* **AIM OF THE EXERCISE**
Scan the records that follow, and whenever a line has the word "placement", copy it.

* **MATERIALS PROVIDED**

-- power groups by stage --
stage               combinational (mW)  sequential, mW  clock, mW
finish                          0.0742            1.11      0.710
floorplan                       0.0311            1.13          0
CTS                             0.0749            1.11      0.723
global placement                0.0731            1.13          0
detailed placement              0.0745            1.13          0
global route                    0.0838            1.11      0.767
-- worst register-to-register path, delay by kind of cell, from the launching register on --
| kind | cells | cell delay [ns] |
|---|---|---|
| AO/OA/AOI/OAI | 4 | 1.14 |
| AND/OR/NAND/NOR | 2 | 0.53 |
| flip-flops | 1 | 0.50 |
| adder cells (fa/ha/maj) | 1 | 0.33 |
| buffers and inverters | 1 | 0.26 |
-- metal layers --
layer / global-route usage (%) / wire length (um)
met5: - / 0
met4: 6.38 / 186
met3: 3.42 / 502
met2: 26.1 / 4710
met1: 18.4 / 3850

---

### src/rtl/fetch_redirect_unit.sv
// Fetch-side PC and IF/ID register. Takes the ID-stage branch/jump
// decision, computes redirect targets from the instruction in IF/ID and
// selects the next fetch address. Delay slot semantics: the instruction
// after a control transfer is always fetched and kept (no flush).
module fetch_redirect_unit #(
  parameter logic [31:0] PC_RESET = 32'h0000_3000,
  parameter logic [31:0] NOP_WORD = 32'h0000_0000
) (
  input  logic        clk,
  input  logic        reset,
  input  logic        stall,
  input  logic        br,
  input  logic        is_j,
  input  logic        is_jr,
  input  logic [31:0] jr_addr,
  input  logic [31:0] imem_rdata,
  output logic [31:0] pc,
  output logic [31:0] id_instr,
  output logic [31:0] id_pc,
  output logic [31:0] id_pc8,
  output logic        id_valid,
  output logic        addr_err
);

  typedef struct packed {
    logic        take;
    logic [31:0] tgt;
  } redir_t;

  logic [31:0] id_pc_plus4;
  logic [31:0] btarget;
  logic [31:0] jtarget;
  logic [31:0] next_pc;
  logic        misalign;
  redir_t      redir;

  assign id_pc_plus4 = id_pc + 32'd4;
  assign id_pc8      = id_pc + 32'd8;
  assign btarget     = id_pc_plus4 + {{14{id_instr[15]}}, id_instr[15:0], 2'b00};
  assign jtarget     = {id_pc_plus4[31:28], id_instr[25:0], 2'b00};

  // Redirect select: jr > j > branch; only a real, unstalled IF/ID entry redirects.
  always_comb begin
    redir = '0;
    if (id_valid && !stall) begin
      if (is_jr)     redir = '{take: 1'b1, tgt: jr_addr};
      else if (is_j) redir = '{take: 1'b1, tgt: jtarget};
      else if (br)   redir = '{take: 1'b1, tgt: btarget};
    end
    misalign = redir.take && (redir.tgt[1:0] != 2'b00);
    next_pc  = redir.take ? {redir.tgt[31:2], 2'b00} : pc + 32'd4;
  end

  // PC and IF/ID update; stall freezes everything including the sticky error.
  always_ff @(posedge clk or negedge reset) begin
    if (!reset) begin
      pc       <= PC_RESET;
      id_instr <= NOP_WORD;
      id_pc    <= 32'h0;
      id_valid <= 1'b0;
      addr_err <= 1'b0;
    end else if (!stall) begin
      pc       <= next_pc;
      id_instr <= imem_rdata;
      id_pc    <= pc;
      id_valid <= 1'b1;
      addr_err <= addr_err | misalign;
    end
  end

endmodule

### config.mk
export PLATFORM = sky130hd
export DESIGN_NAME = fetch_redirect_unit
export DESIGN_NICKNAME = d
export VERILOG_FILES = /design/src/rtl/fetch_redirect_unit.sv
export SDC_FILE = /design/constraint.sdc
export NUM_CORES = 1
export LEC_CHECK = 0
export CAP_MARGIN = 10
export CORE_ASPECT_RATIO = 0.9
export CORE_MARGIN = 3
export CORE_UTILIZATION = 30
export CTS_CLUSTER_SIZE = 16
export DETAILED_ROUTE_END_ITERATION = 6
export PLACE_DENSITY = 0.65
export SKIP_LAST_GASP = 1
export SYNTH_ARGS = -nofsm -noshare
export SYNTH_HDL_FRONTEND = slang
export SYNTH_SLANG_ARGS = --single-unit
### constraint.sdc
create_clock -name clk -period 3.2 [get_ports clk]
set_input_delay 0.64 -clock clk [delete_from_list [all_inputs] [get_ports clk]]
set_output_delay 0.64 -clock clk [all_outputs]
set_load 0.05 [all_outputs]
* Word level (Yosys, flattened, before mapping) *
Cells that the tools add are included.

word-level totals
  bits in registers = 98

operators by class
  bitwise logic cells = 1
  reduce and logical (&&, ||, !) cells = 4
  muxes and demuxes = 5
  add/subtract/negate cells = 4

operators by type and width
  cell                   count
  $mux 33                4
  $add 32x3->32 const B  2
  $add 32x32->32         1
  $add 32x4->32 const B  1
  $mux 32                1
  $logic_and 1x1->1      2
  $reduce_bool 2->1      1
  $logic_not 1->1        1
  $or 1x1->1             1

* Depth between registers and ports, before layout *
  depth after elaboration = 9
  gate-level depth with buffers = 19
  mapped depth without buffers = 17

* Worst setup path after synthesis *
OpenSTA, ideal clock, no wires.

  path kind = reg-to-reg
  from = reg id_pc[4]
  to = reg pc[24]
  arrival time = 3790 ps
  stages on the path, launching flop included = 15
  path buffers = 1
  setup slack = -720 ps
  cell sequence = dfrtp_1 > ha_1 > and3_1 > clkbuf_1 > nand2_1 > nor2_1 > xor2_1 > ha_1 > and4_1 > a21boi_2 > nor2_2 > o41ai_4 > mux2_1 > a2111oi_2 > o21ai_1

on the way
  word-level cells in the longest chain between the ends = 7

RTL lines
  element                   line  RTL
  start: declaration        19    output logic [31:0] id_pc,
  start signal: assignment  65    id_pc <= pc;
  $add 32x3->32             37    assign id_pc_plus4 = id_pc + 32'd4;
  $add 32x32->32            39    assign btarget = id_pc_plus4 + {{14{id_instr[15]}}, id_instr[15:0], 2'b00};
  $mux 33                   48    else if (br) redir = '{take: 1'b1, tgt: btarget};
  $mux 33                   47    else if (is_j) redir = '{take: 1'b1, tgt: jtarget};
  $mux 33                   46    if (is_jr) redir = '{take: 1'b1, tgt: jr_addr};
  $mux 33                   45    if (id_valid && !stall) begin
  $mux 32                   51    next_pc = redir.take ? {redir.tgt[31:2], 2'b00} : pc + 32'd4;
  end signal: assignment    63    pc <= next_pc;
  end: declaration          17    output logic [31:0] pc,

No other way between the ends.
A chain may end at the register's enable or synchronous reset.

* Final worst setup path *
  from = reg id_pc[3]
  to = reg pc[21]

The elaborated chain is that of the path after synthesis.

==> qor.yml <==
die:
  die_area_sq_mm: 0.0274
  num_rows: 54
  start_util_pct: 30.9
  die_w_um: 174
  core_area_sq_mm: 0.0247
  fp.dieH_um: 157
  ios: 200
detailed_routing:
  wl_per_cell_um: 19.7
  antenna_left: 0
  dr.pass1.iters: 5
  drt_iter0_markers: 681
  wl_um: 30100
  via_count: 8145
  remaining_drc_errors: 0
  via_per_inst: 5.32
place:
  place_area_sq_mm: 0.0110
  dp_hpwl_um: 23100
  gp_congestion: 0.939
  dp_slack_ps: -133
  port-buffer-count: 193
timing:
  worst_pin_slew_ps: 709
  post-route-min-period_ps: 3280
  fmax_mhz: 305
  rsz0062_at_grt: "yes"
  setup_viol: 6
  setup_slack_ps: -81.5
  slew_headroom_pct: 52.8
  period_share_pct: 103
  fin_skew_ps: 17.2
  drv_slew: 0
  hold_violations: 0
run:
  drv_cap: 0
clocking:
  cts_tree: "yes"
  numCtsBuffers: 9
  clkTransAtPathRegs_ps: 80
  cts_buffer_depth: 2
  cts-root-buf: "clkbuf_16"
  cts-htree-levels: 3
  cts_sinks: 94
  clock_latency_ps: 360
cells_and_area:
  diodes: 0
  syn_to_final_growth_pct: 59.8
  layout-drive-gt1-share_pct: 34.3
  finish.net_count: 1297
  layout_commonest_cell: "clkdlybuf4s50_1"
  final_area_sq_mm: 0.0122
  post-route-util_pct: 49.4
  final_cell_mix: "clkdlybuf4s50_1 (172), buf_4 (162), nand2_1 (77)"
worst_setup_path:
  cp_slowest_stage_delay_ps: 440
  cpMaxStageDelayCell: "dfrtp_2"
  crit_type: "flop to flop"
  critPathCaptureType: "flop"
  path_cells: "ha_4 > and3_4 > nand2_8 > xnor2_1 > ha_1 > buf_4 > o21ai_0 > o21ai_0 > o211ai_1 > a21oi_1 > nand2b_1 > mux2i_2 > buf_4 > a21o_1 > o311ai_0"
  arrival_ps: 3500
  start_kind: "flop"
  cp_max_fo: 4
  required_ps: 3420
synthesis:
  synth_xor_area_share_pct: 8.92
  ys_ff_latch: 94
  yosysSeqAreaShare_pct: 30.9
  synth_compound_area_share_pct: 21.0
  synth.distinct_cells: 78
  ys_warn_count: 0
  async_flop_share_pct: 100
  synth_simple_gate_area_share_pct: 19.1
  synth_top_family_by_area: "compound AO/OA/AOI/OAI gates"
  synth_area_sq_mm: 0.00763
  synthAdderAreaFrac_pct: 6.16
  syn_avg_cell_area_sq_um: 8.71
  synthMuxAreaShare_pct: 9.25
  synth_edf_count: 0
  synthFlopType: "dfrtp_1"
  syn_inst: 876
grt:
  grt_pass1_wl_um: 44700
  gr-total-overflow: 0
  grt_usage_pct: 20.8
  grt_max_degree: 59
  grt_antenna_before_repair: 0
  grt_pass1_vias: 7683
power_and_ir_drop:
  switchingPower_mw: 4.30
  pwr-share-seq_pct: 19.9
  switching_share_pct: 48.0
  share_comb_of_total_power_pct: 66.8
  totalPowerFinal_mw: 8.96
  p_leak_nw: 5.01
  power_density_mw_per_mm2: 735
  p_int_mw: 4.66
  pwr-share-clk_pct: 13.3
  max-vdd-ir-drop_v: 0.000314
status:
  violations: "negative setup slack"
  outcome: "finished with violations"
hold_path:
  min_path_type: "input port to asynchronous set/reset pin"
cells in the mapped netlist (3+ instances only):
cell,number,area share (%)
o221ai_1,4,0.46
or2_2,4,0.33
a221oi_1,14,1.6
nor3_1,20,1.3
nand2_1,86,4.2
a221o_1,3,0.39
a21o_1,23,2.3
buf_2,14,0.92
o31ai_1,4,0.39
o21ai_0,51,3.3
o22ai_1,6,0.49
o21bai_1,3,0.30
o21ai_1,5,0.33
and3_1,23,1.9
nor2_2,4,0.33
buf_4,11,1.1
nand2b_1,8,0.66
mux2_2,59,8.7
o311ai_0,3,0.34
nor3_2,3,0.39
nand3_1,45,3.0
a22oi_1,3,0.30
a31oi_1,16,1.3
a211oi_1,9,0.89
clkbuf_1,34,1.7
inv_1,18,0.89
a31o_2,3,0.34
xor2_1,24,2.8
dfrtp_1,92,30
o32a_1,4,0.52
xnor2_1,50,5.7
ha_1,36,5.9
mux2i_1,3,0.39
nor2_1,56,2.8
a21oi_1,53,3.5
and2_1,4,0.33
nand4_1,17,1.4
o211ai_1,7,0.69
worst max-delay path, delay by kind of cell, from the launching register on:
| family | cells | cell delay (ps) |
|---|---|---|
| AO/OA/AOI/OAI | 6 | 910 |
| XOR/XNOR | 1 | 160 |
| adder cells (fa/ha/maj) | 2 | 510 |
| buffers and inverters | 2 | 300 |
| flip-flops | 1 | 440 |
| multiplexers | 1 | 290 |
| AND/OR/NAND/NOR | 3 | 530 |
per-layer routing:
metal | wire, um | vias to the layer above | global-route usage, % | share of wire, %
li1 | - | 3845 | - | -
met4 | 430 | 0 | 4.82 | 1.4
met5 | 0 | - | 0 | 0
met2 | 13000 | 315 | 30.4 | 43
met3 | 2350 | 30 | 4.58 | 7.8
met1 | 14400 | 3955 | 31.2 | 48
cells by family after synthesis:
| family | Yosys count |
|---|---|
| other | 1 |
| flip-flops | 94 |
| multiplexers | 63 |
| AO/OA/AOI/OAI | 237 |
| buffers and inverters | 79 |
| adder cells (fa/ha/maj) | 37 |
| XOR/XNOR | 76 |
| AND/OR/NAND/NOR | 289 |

* **ANSWER FOR THE TASK**
global placement                0.0731            1.13          0
detailed placement              0.0745            1.13          0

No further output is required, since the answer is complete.